The New York Times leads with news that “American officials” are negotiating with Iraqi insurgent leaders in an attempt to lure them into the political process. The Wall Street Journal tops its news box with Shiite protesters in Baghdad calling on the United States to crack down on an insurgency that has killed nearly 200 in the last two days. The Washington Post leads (at least online) with a Congressional Research Service report that casts doubt on the legality of the National Security Agency’s warrantless domestic wiretapping program. (The NYT also fronts this.) The LAT leads with an uprising against Tom DeLay by House Republicans.

The NYT lead is mostly sourced to “a Western diplomat,” but it also features interviews with two insurgent leaders and with “a former associate of [Saddam] Hussein” who was, the insurgents assert, released by the United States as a “goodwill gesture” toward them.

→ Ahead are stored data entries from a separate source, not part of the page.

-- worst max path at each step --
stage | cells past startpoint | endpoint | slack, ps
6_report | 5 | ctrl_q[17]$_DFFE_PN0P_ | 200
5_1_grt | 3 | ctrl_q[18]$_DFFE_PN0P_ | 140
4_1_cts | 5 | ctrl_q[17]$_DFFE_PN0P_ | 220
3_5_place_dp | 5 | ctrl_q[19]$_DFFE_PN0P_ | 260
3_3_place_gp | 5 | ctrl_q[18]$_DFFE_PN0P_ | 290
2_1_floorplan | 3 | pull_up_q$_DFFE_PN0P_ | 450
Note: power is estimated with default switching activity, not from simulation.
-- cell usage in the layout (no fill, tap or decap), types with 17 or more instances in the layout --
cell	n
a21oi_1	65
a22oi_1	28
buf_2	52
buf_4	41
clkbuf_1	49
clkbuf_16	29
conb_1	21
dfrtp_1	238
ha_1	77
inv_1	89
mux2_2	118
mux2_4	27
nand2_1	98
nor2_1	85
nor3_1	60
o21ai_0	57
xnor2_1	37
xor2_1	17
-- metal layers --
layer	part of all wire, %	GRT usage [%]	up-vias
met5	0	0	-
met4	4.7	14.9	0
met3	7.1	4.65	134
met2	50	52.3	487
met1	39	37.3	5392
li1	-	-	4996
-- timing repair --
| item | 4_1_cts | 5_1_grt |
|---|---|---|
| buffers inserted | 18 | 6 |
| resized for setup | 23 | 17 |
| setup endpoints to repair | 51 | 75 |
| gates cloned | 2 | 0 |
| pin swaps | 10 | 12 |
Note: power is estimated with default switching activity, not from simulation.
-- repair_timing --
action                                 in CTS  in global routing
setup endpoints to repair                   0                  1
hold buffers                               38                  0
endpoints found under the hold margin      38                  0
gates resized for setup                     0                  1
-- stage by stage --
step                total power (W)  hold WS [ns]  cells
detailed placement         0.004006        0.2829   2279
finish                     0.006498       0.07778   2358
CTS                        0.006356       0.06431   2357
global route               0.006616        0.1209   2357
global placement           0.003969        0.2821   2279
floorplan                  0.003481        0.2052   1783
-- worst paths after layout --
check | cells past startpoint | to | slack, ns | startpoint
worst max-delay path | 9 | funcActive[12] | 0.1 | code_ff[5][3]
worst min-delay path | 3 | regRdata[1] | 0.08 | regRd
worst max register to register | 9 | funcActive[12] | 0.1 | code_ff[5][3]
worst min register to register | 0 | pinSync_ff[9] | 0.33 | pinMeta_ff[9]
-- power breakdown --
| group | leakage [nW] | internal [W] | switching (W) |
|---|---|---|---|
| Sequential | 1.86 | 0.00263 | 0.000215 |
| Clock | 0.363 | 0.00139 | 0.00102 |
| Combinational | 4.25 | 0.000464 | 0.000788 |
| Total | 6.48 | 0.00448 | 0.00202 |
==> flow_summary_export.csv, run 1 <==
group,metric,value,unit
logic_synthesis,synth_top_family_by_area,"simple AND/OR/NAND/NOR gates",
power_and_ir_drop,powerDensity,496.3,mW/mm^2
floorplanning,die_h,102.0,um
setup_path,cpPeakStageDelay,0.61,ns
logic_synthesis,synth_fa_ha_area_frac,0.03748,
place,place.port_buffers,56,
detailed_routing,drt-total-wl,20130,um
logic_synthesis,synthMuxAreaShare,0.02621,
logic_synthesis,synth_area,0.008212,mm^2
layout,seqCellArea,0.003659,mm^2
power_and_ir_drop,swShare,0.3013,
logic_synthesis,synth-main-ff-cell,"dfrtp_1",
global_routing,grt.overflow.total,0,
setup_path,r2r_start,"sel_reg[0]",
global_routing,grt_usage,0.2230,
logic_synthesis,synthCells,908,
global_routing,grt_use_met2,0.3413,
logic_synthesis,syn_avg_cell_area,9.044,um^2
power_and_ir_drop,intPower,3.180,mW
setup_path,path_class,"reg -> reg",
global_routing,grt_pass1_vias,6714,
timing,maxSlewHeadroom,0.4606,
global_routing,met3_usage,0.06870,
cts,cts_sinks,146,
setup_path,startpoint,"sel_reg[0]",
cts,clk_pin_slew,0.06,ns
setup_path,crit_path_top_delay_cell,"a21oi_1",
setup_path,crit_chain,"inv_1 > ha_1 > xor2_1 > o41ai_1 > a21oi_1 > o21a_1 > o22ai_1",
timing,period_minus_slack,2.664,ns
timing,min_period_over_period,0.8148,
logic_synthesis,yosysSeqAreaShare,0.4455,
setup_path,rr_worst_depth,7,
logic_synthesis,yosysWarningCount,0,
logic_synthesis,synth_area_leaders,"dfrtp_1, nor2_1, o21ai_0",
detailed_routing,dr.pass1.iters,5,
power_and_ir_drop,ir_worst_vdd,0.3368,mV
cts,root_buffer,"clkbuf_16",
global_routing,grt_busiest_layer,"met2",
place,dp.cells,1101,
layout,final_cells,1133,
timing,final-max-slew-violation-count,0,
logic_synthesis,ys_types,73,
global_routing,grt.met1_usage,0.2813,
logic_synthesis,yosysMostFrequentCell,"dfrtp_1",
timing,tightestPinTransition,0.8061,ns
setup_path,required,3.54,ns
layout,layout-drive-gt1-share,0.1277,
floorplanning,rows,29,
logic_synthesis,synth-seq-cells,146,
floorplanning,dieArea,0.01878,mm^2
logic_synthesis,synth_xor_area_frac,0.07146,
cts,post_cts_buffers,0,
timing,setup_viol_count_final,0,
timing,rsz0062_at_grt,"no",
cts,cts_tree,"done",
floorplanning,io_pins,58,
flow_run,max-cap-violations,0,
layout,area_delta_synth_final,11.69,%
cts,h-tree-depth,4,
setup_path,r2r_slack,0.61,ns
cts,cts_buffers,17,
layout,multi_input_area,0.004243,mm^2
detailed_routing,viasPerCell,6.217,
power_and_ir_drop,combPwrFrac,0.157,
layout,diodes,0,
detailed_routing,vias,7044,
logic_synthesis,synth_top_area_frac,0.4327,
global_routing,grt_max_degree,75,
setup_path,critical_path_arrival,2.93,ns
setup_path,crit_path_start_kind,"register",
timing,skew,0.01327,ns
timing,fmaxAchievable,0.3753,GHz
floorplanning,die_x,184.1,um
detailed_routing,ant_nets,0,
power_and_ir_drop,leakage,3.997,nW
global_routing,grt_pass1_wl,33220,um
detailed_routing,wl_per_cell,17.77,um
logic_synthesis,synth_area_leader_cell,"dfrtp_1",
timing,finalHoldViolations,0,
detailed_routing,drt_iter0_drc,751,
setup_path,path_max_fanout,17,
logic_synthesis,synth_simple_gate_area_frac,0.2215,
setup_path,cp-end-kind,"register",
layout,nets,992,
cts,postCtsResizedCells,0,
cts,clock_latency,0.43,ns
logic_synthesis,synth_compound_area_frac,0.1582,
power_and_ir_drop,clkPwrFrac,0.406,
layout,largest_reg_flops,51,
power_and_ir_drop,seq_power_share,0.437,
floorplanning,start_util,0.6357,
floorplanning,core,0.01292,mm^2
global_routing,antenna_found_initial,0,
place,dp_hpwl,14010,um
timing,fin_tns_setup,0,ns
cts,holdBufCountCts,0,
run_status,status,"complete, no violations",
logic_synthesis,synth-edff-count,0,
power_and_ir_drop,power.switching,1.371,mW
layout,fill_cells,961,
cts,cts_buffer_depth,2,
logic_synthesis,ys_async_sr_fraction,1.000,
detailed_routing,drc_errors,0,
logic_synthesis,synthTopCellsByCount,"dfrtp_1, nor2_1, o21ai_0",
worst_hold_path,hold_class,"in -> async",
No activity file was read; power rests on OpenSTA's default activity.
File: config.mk
export PLATFORM = sky130hd
export DESIGN_NAME = acsd_dev_flat
export DESIGN_NICKNAME = d
export VERILOG_FILES = /design/src/common/acsd_pkg.sv /design/src/common/acsd_if.sv /design/src/hw/acsd_skid.sv /design/src/hw/acsd_dev.sv /design/src/flat_wrapper.sv
export SDC_FILE = /design/constraint.sdc
export NUM_CORES = 1
export LEC_CHECK = 0
export ABC_CLOCK_PERIOD_IN_PS = 3900
export CORE_AREA = 2 2 168 170
export DETAILED_ROUTE_END_ITERATION = 8
export DIE_AREA = 0 0 170 172
export DONT_BUFFER_PORTS = 1
export HOLD_SLACK_MARGIN = 0.02
export PLACE_DENSITY_LB_ADDON = 0.2
export SYNTH_ARGS = -nofsm -noshare
export SYNTH_HDL_FRONTEND = slang
export SYNTH_HIERARCHICAL = 1
export SYNTH_SLANG_ARGS = --single-unit
File: constraint.sdc
create_clock -name pclk -period 3.9 [get_ports pclk]
set_input_delay 0.39 -clock pclk [delete_from_list [all_inputs] [get_ports pclk]]
set_output_delay 0.39 -clock pclk [all_outputs]
set_load 0.03 [all_outputs]
File: src/common/acsd_pkg.sv
// Package of shared constants and types for the array channel status and DMA setup link.
package acsd_pkg;
  localparam int unsigned DATA_W   = 16;
  localparam int unsigned SPIN_N   = 5;
  localparam int unsigned FUNC_W   = 3;
  localparam int unsigned SEL_LSB  = 0;
  localparam int unsigned SEL_W    = 2;
  localparam int unsigned SECT_LSB = 0;
  localparam int unsigned SECT_W   = 6;
  localparam int unsigned HEAD_LSB = 6;
  localparam int unsigned HEAD_W   = 5;
  localparam int unsigned BYTE_W   = 8;
  localparam logic [15:0] PTR_RST  = 16'h0000;
  localparam logic [15:0] CNT_RST  = 16'h0000;
  localparam logic [4:0]  SPIN_RST = 5'h01;

  typedef enum logic [2:0] {
    ACSD_F_STATUS = 3'h0,
    ACSD_F_SETADR = 3'h1,
    ACSD_F_SETCNT = 3'h2,
    ACSD_F_RDADR  = 3'h3,
    ACSD_F_RDCNT  = 3'h4,
    ACSD_F_MODE   = 3'h5
  } acsd_func_t;

  typedef enum logic [1:0] {
    ACSD_S_END  = 2'h0,
    ACSD_S_CYL  = 2'h1,
    ACSD_S_SH   = 2'h2,
    ACSD_S_BUS  = 2'h3
  } acsd_sel_t;

  // APB register byte offsets of the processor-side controller.
  localparam logic [7:0] REG_CMD    = 8'h00;
  localparam logic [7:0] REG_RESULT = 8'h04;
  localparam logic [7:0] REG_STAT   = 8'h08;
  localparam logic [7:0] REG_MEMWR  = 8'h0c;
  localparam logic [7:0] REG_MEMRD  = 8'h10;
  localparam int unsigned CMD_ACC_LSB  = 0;
  localparam int unsigned CMD_FUNC_LSB = 16;
  localparam int unsigned CMD_MOD_BIT  = 20;
endpackage

File: src/common/acsd_if.sv
// Interface joining the processor channel end and the adapter end.
`timescale 1ns/100ps
interface acsd_if;
  logic        fn_valid;
  logic        fn_ready;
  logic [2:0]  fn_code;
  logic        fn_mod;
  logic [15:0] fn_acc;
  logic        rsp_valid;
  logic [15:0] rsp_acc;
  logic        par_valid;
  logic        par_ready;
  logic [15:0] par_data;
  logic        par_to_dev;
  logic        mem_valid;
  logic        mem_ready;
  logic [15:0] mem_data;

  modport proc (output fn_valid, fn_code, fn_mod, fn_acc, par_ready, mem_valid, mem_data,
                input fn_ready, rsp_valid, rsp_acc, par_valid, par_data, par_to_dev, mem_ready);
  modport dev  (input fn_valid, fn_code, fn_mod, fn_acc, par_ready, mem_valid, mem_data,
                output fn_ready, rsp_valid, rsp_acc, par_valid, par_data, par_to_dev, mem_ready);
endinterface

File: src/hw/acsd_skid.sv
// Two-entry buffer with valid and ready on both sides.
`timescale 1ns/100ps
module acsd_skid #(
  parameter int unsigned W = 16
) (
  input  wire logic         pclk,
  input  wire logic         presetn,
  input  wire logic         in_valid,
  output logic              in_ready,
  input  wire logic [W-1:0] in_data,
  output logic              out_valid,
  input  wire logic         out_ready,
  output logic [W-1:0]      out_data
);
  logic [W-1:0] mem_q [2];
  logic         wp_q;
  logic         rp_q;
  logic [1:0]   cnt_q;
  wire          push = in_valid && in_ready;
  wire          pop  = out_valid && out_ready;

  assign in_ready  = (cnt_q != 2'h2);
  assign out_valid = (cnt_q != 2'h0);
  assign out_data  = mem_q[rp_q];

  always_ff @(posedge pclk or negedge presetn) begin
    if (!presetn) begin
      wp_q     <= 1'b0;
      rp_q     <= 1'b0;
      cnt_q    <= 2'h0;
      mem_q[0] <= '0;
      mem_q[1] <= '0;
    end else begin
      if (push) begin
        mem_q[wp_q] <= in_data;
        wp_q        <= ~wp_q;
      end
      if (pop) begin
        rp_q <= ~rp_q;
      end
      cnt_q <= cnt_q + {1'b0, push} - {1'b0, pop};
    end
  end
endmodule

File: src/hw/acsd_dev.sv
// Adapter end: status parcels, spindle selection and parcel streaming.
//
// Added by the designer: the placing of the registers and the APB register port.
`timescale 1ns/100ps
// Function
// - Status read picks parcel by two accumulator bits.
// - Each parcel ORs all selected spindles.
// - Mode function with modifier one picks spindles.
// - Ending status bytes low then high.
// - Cylinder, sector/head, bus B low A high.
// - Start address loads accumulator bit for bit.
// - Processor loads first parcel memory location.
// - Address increments once per parcel moved.
// - Address readback returns current pointer.
// - Parcel count loads accumulator bit for bit.
// - Processor loads total parcels of transfer.
// - Count decrements once per parcel moved.
// - Count readback returns complemented counter.
module acsd_dev #(
  parameter int unsigned SPIN_N = acsd_pkg::SPIN_N
) (
  input  wire logic                pclk,
  input  wire logic                presetn,
  acsd_if.dev                      lnk,
  input  wire logic [SPIN_N*16-1:0] spin_end_status,
  input  wire logic [SPIN_N*16-1:0] spin_cylinder,
  input  wire logic [SPIN_N*6-1:0]  spin_sector,
  input  wire logic [SPIN_N*5-1:0]  spin_head,
  input  wire logic [SPIN_N*8-1:0]  spin_bus_a,
  input  wire logic [SPIN_N*8-1:0]  spin_bus_b,
  input  wire logic                 xfer_to_dev,
  input  wire logic                 rx_valid,
  output logic                      rx_ready,
  input  wire logic [15:0]          rx_data,
  output logic                      tx_valid,
  input  wire logic                 tx_ready,
  output logic [15:0]               tx_data,
  output logic [SPIN_N-1:0]         spin_sel,
  output logic [15:0]               mode_word,
  output logic                      xfer_active
);
  logic [SPIN_N-1:0] spin_q;
  logic [15:0]       mode_q;
  logic [15:0]       adr_q;
  logic [15:0]       cnt_q;
  logic              rsp_v_q;
  logic [15:0]       rsp_q;
  logic              dir_q;

  function automatic logic [15:0] or_sel(input logic [SPIN_N*16-1:0] v,
                                          input logic [SPIN_N-1:0] s);
    logic [15:0] r;
    r = 16'h0000;
    for (int i = 0; i < SPIN_N; i++) begin
      if (s[i]) begin
        r = r | v[i*16 +: 16];
      end
    end
    return r;
  endfunction

  logic [SPIN_N*16-1:0] sh_flat;
  logic [SPIN_N*16-1:0] bus_flat;
  always_comb begin
    for (int i = 0; i < SPIN_N; i++) begin
      sh_flat[i*16 +: 16]  = {5'h00, spin_head[i*5 +: 5], spin_sector[i*6 +: 6]};
      bus_flat[i*16 +: 16] = {spin_bus_a[i*8 +: 8], spin_bus_b[i*8 +: 8]};
    end
  end

  wire [15:0] par_end = or_sel(spin_end_status, spin_q);
  wire [15:0] par_cyl = or_sel(spin_cylinder, spin_q);
  wire [15:0] par_sh  = or_sel(sh_flat, spin_q);
  wire [15:0] par_bus = or_sel(bus_flat, spin_q);
  wire [1:0]  sel     = lnk.fn_acc[acsd_pkg::SEL_LSB +: acsd_pkg::SEL_W];
  wire [15:0] status_v = (sel == acsd_pkg::ACSD_S_END) ? par_end :
                         (sel == acsd_pkg::ACSD_S_CYL) ? par_cyl :
                         (sel == acsd_pkg::ACSD_S_SH)  ? par_sh  : par_bus;

  wire fn_take = lnk.fn_valid && !rsp_v_q;
  wire is_stat = fn_take && (lnk.fn_code == acsd_pkg::ACSD_F_STATUS);
  wire is_sadr = fn_take && (lnk.fn_code == acsd_pkg::ACSD_F_SETADR);
  wire is_scnt = fn_take && (lnk.fn_code == acsd_pkg::ACSD_F_SETCNT);
  wire is_radr = fn_take && (lnk.fn_code == acsd_pkg::ACSD_F_RDADR);
  wire is_rcnt = fn_take && (lnk.fn_code == acsd_pkg::ACSD_F_RDCNT);
  wire is_mode = fn_take && (lnk.fn_code == acsd_pkg::ACSD_F_MODE);

  // Parcel path: both directions share the buffer, and a parcel counts as moved when the
  // buffer takes it, so pointer and counter step with the data and never run ahead of it.
  wire        active  = (cnt_q != 16'h0000);
  wire        src_v   = dir_q ? lnk.mem_valid : rx_valid;
  wire [15:0] src_d   = dir_q ? lnk.mem_data : rx_data;
  wire        b_in_v  = active && src_v;
  wire        b_in_r;
  wire        b_out_v;
  wire        b_out_r;
  wire [15:0] b_out_d;
  wire        tx_free = !tx_valid || tx_ready;
  acsd_skid #(.W(16)) u_buf (
    .pclk      (pclk),
    .presetn   (presetn),
    .in_valid  (b_in_v),
    .in_ready  (b_in_r),
    .in_data   (src_d),
    .out_valid (b_out_v),
    .out_ready (b_out_r),
    .out_data  (b_out_d)
  );
  wire moved  = b_in_v && b_in_r;
  wire tx_ld  = b_out_v && dir_q && tx_free;
  wire setup  = is_sadr || is_scnt;

  assign b_out_r        = dir_q ? tx_free : lnk.par_ready;
  assign lnk.fn_ready   = !rsp_v_q;
  assign lnk.rsp_valid  = rsp_v_q;
  assign lnk.rsp_acc    = rsp_q;
  assign lnk.par_valid  = b_out_v && !dir_q;
  assign lnk.par_data   = b_out_d;
  assign lnk.par_to_dev = dir_q;
  assign lnk.mem_ready  = active && dir_q && b_in_r;
  assign rx_ready       = active && !dir_q && b_in_r;

  // Only one function is in flight: a new one is refused while its answer stands.
  always_ff @(posedge pclk or negedge presetn) begin
    if (!presetn) begin
      rsp_v_q <= 1'b0;
      rsp_q   <= 16'h0000;
    end else begin
      rsp_v_q <= fn_take;
      if (is_stat) begin
        rsp_q <= status_v;
      end else if (is_radr) begin
        rsp_q <= adr_q;
      end else if (is_rcnt) begin
        rsp_q <= ~cnt_q;
      end else if (fn_take) begin
        rsp_q <= lnk.fn_acc;
      end
    end
  end

  always_ff @(posedge pclk or negedge presetn) begin
    if (!presetn) begin
      spin_q <= acsd_pkg::SPIN_RST[SPIN_N-1:0];
      mode_q <= 16'h0000;
    end else begin
      if (is_mode && lnk.fn_mod) begin
        spin_q <= lnk.fn_acc[SPIN_N-1:0];
      end
      if (is_mode && !lnk.fn_mod) begin
        mode_q <= lnk.fn_acc;
      end
    end
  end

  // A set function in the same cycle as a move wins, and that move is not counted.
  always_ff @(posedge pclk or negedge presetn) begin
    if (!presetn) begin
      adr_q <= acsd_pkg::PTR_RST;
      cnt_q <= acsd_pkg::CNT_RST;
      dir_q <= 1'b0;
    end else begin
      if (is_sadr) begin
        adr_q <= lnk.fn_acc;
      end else if (moved && !setup) begin
        adr_q <= adr_q + 16'h0001;
      end
      if (is_scnt) begin
        cnt_q <= lnk.fn_acc;
        dir_q <= xfer_to_dev;
      end else if (moved && !setup) begin
        cnt_q <= cnt_q - 16'h0001;
      end
    end
  end

  // The output register holds a parcel until the spindle side takes it.
  // A stall backs up into the buffer, so no parcel is lost.
  always_ff @(posedge pclk or negedge presetn) begin
    if (!presetn) begin
      tx_valid <= 1'b0;
      tx_data  <= 16'h0000;
    end else begin
      if (tx_ld) begin
        tx_valid <= 1'b1;
        tx_data  <= b_out_d;
      end else if (tx_ready) begin
        tx_valid <= 1'b0;
      end
    end
  end

  // Registered copies, so spin_sel, mode_word and xfer_active each come straight from a flip-flop.
  always_ff @(posedge pclk or negedge presetn) begin
    if (!presetn) begin
      spin_sel    <= '0;
      mode_word   <= 16'h0000;
      xfer_active <= 1'b0;
    end else begin
      spin_sel    <= spin_q;
      mode_word   <= mode_q;
      xfer_active <= active;
    end
  end
endmodule

File: src/flat_wrapper.sv
// flat-port wrapper written by rule: the top's interface ports become plain ports
module acsd_dev_flat 
#(
  parameter int unsigned SPIN_N = acsd_pkg::SPIN_N
)
  (pclk, presetn, spin_end_status, spin_cylinder, spin_sector, spin_head, spin_bus_a, spin_bus_b, xfer_to_dev, rx_valid, rx_ready, rx_data, tx_valid, tx_ready, tx_data, spin_sel, mode_word, xfer_active, lnk_fn_valid, lnk_fn_code, lnk_fn_mod, lnk_fn_acc, lnk_par_ready, lnk_mem_valid, lnk_mem_data, lnk_fn_ready, lnk_rsp_valid, lnk_rsp_acc, lnk_par_valid, lnk_par_data, lnk_par_to_dev, lnk_mem_ready);
  acsd_if lnk_i ();
  input  wire logic pclk;
  input  wire logic presetn;
  input  wire logic [SPIN_N*16-1:0] spin_end_status;
  input  wire logic [SPIN_N*16-1:0] spin_cylinder;
  input  wire logic [SPIN_N*6-1:0] spin_sector;
  input  wire logic [SPIN_N*5-1:0] spin_head;
  input  wire logic [SPIN_N*8-1:0] spin_bus_a;
  input  wire logic [SPIN_N*8-1:0] spin_bus_b;
  input  wire logic xfer_to_dev;
  input  wire logic rx_valid;
  output logic rx_ready;
  input  wire logic [15:0] rx_data;
  output logic tx_valid;
  input  wire logic tx_ready;
  output logic [15:0] tx_data;
  output logic [SPIN_N-1:0] spin_sel;
  output logic [15:0] mode_word;
  output logic xfer_active;
  input wire logic [$bits(lnk_i.fn_valid)-1:0] lnk_fn_valid;
  input wire logic [$bits(lnk_i.fn_code)-1:0] lnk_fn_code;
  input wire logic [$bits(lnk_i.fn_mod)-1:0] lnk_fn_mod;
  input wire logic [$bits(lnk_i.fn_acc)-1:0] lnk_fn_acc;
  input wire logic [$bits(lnk_i.par_ready)-1:0] lnk_par_ready;
  input wire logic [$bits(lnk_i.mem_valid)-1:0] lnk_mem_valid;
  input wire logic [$bits(lnk_i.mem_data)-1:0] lnk_mem_data;
  output wire logic [$bits(lnk_i.fn_ready)-1:0] lnk_fn_ready;
  output wire logic [$bits(lnk_i.rsp_valid)-1:0] lnk_rsp_valid;
  output wire logic [$bits(lnk_i.rsp_acc)-1:0] lnk_rsp_acc;
  output wire logic [$bits(lnk_i.par_valid)-1:0] lnk_par_valid;
  output wire logic [$bits(lnk_i.par_data)-1:0] lnk_par_data;
  output wire logic [$bits(lnk_i.par_to_dev)-1:0] lnk_par_to_dev;
  output wire logic [$bits(lnk_i.mem_ready)-1:0] lnk_mem_ready;
  assign lnk_i.fn_valid = lnk_fn_valid;
  assign lnk_i.fn_code = lnk_fn_code;
  assign lnk_i.fn_mod = lnk_fn_mod;
  assign lnk_i.fn_acc = lnk_fn_acc;
  assign lnk_i.par_ready = lnk_par_ready;
  assign lnk_i.mem_valid = lnk_mem_valid;
  assign lnk_i.mem_data = lnk_mem_data;
  assign lnk_fn_ready = lnk_i.fn_ready;
  assign lnk_rsp_valid = lnk_i.rsp_valid;
  assign lnk_rsp_acc = lnk_i.rsp_acc;
  assign lnk_par_valid = lnk_i.par_valid;
  assign lnk_par_data = lnk_i.par_data;
  assign lnk_par_to_dev = lnk_i.par_to_dev;
  assign lnk_mem_ready = lnk_i.mem_ready;
  acsd_dev #(.SPIN_N(SPIN_N)) u_core (.pclk(pclk), .presetn(presetn), .lnk(lnk_i), .spin_end_status(spin_end_status), .spin_cylinder(spin_cylinder), .spin_sector(spin_sector), .spin_head(spin_head), .spin_bus_a(spin_bus_a), .spin_bus_b(spin_bus_b), .xfer_to_dev(xfer_to_dev), .rx_valid(rx_valid), .rx_ready(rx_ready), .rx_data(rx_data), .tx_valid(tx_valid), .tx_ready(tx_ready), .tx_data(tx_data), .spin_sel(spin_sel), .mode_word(mode_word), .xfer_active(xfer_active));
endmodule
Word-level counts from Yosys, hierarchy flattened --
Cells that the tools add are included. W data, S select, Z words.
Word-level totals: bits in registers 146, logic and storage cells 131, bits of input ports 355
Operators by class: reductions and logical operators 36, $add $sub $neg 4, magnitude comparators 3, equality and inequality tests 8, bitwise gates (word level) 21, multiplexer cells 42
Operator list (count):
- $mux W16 | 35
- $or A16 B16 Y16 | 12
- $or A16 B11 Y16 | 3
- $bwmux W32 | 1
- $logic_and A1 B1 Y1 | 21
- $add A16 B1 Y16 const B | 1
- $demux W16 S1 | 1
- $not A16 Y16 | 1
- $reduce_bool A16 Y1 | 1
- $sub A16 B1 Y16 const B | 1
- $mux W11 | 1
- $or A11 B11 Y11 | 1
- $reduce_bool A2 Y1 | 4
- $eq A3 B2 Y1 const B | 2
- $eq A3 B3 Y1 const B | 2
- $logic_not A1 Y1 | 5
- $ge A2 B2 Y1 const B | 2
- $mux W1 | 4
- $not A1 Y2 | 2
- $reduce_bool A4 Y1 | 1
- $eq A3 B1 Y1 const B | 1
- $logic_not A3 Y1 | 1
- $add A2 B1 Y2 | 1
- $eq A2 B1 Y1 const B | 1
- 7 further kinds | 9

Longest topological paths before layout --
depth after elaboration 13, gate-level depth with buffers 14

Cells and area by module --
Netlist, hierarchy kept.
Modules (own cells, without submodules):
- acsd_dev | times used 1, sequential area each 2753.9 um^2, area each 7034.2 um^2, cells an instance 762
- acsd_skid | times used 1, sequential area each 900.9 um^2, area each 1697.9 um^2, cells an instance 103

Worst setup path after synthesis --
No wires, ideal clock.
path type register to register, start reg u_core.cnt_q[0], end reg u_core.u_buf.cnt_q[1], slack 1529 ps, data required time 3775 ps, stages on the path, launching flop included 15, arrival time 2246 ps, cell sequence dfrtp_1 inv_1 ha_1 nor4b_1 and4_1 buf_4 inv_2 buf_6 and2_1 nand2_1 ha_1 inv_1 ha_1 xnor2_1 xnor2_1
On the way: word-level cells in the longest chain between the ends 5
Ends and longest elaborated chain:
- from (decl) | RTL line acsd_dev.sv:45 | logic [15:0] cnt_q;
- from (signal assigned) | RTL line acsd_dev.sv:160 | cnt_q <= acsd_pkg::CNT_RST;
- from (signal assigned) | RTL line acsd_dev.sv:169 | cnt_q <= lnk.fn_acc;
- from (signal assigned) | RTL line acsd_dev.sv:172 | cnt_q <= cnt_q - 16'h0001;
- $reduce_bool A16 Y1 | RTL line acsd_dev.sv:90 | wire active = (cnt_q != 16'h0000);
- net u_core.active | RTL line acsd_dev.sv:90
- $logic_and A1 B1 Y1 | RTL line acsd_dev.sv:93 | wire b_in_v = active && src_v;
- net u_core.b_in_v | RTL line acsd_dev.sv:93
- $logic_and A1 B1 Y1 | RTL line acsd_skid.sv:19 | wire push = in_valid && in_ready;
- $add A2 B1 Y2 | RTL line acsd_skid.sv:41 | cnt_q <= cnt_q + {1'b0, push} - {1'b0, pop};
- $sub A2 B1 Y2 | RTL line acsd_skid.sv:41
- to (signal assigned) | RTL line acsd_skid.sv:41
- to (decl) | RTL line acsd_skid.sv:18 | logic [1:0] cnt_q;
The timed path passes the listed nets, and every way through them passes these cells. A chain may end at the register's enable or synchronous reset.

Final worst setup path --
start reg u_core.cnt_q[0], end out rx_ready
On the way: word-level cells in the longest chain between the ends 3
Ends and longest elaborated chain:
- $reduce_bool A16 Y1 | RTL line acsd_dev.sv:90
- $logic_and A1 B1 Y1 (2 in series) | RTL line acsd_dev.sv:121 | assign rx_ready = active && !dir_q && b_in_r;
- to (decl) | RTL line flat_wrapper.sv:18 | output logic rx_ready;
No other way between the ends.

The American negotiators are trying to exploit a presumed rift between Iraqi nationalist insurgents (who simply want the U.S. gone) and al-Qaida (which has international, pan-Islamic goals). Predictibly, the “nationalist” insurgents blame most of the insurgency’s carnage on Abu al-Zarqawi and other “foreign” al-Qaida leaders. The United States is talking to the insurgents via intermediaries, the paper reports, and the communications are part of a larger strategy to encourage Sunni participation in the new government. It’s unclear from the article whether the two insurgent leaders, identified by pseudonyms, were interviewed by the Times reporters in person.

The report by the Congressional Research Service, the nonpartisan policy-analysis arm of the Library of Congress, argues that the White House’s legal justifications for the spy program are shaky. The report focuses on two legal questions: 1) Did Congress implicitly authorize such a program when it passed a resolution in September 2001 granting the president the use of “all necessary and appropriate force” to combat those who attacked the United States? The CRS concludes that it is unlikely a court would make such a broad interpretation. 2) Is the president bound by the 1978 Foreign Intelligence Surveillance Act, which created a series of “intelligence courts” designed to authorize top-secret surveillance warrants? The CRS concludes that he probably is and backs this up with quotes from lawmakers who drafted the bill.

The report did not explicitly judge the legality of the current NSA program (the details of which the CRS is not privy to). The Post notes that judges in the FISA courts will receive a classified briefing on the program on Monday. In the NYT, Republican Tom Kean, a 9/11 Commission co-chair, criticizes the White House for end-running the FISA law—which, he notes, gives “very broad powers to the president” anyway. The Journal’s editors defend the NSA program, in part by citing instances in which the Carter and Clinton administrations argued for the very same eavesdropping powers that Bush now claims to have. 

Yesterday three House Republicans initiated a petition to hold a special leadership election designed to oust Tom DeLay as House majority leader. (The current majority leader, Roy Blunt, is a “temporary” appointment, and until recently DeLay had been expected to return to his post when Congress reconvenes later this month.) The petition has already garnered the support of 25 to 30 congressmen. A DeLay spokesman belittled the putsch attempt, but sources tell the Post that DeLay is expected to cave and relinquish the post even before the petition garners the 50 signatures needed to initiate the party-wide vote necessary to call a leadership election. Although many consider House Speaker Dennis Hastert’s position to be safe, the NYT quotes a Republican congresswoman calling for a re-examination of the entire leadership

The NYT fronts an internal Pentagon report concluding that 80 percent of marines who died from upper-torso wounds in Iraq could have been saved by larger body armor. The Marine Corps has known this since last June, yet did not place an order for the armor until September. (The report itself was held up for four months when the corps failed to pay a medical examiner $107,000 to examine the data.) The Army, for its part, has not even placed its order yet. Based on this report and other studies, the Times concludes that 300 of the 1,700 U.S. military fatalities in Iraq could have been averted with the new armor, which has been available since 2003. Meanwhile, the Pentagon upped its body count from Thursday’s insurgent attacks to include 11 U.S. soldiers.

Yao Wenyuan, the last surviving member of Mao’s little band of butchers, the “Gang of Four,” died sometime in December, China reported. Yao served 20 years in prison after Mao died and Deng Xiaoping—who had been purged by Yao—assumed power.

The Journal reports that 50 earthquake refugees commandeered two U.N. relief helicopters in order to flee the disaster zone.

The Journal brings word of a Web service that will make a picture taken in Attica look like it was taken in Acapulco. For a modest fee, Friends Beyond the Wall will pluck your relative or friend out of his forlorn prison photo and insert him into your family portrait, or simply make him appear as if he’s not living behind bars. For those who can’t access the Journal’s “before” and “after” slideshow of doctored photos, you can view an equivalent slideshow on the service’s Web site. (TP’s favorite part of this site, by the way, is the inmate cookbook, which takes culinary ingenuity to a whole new level.)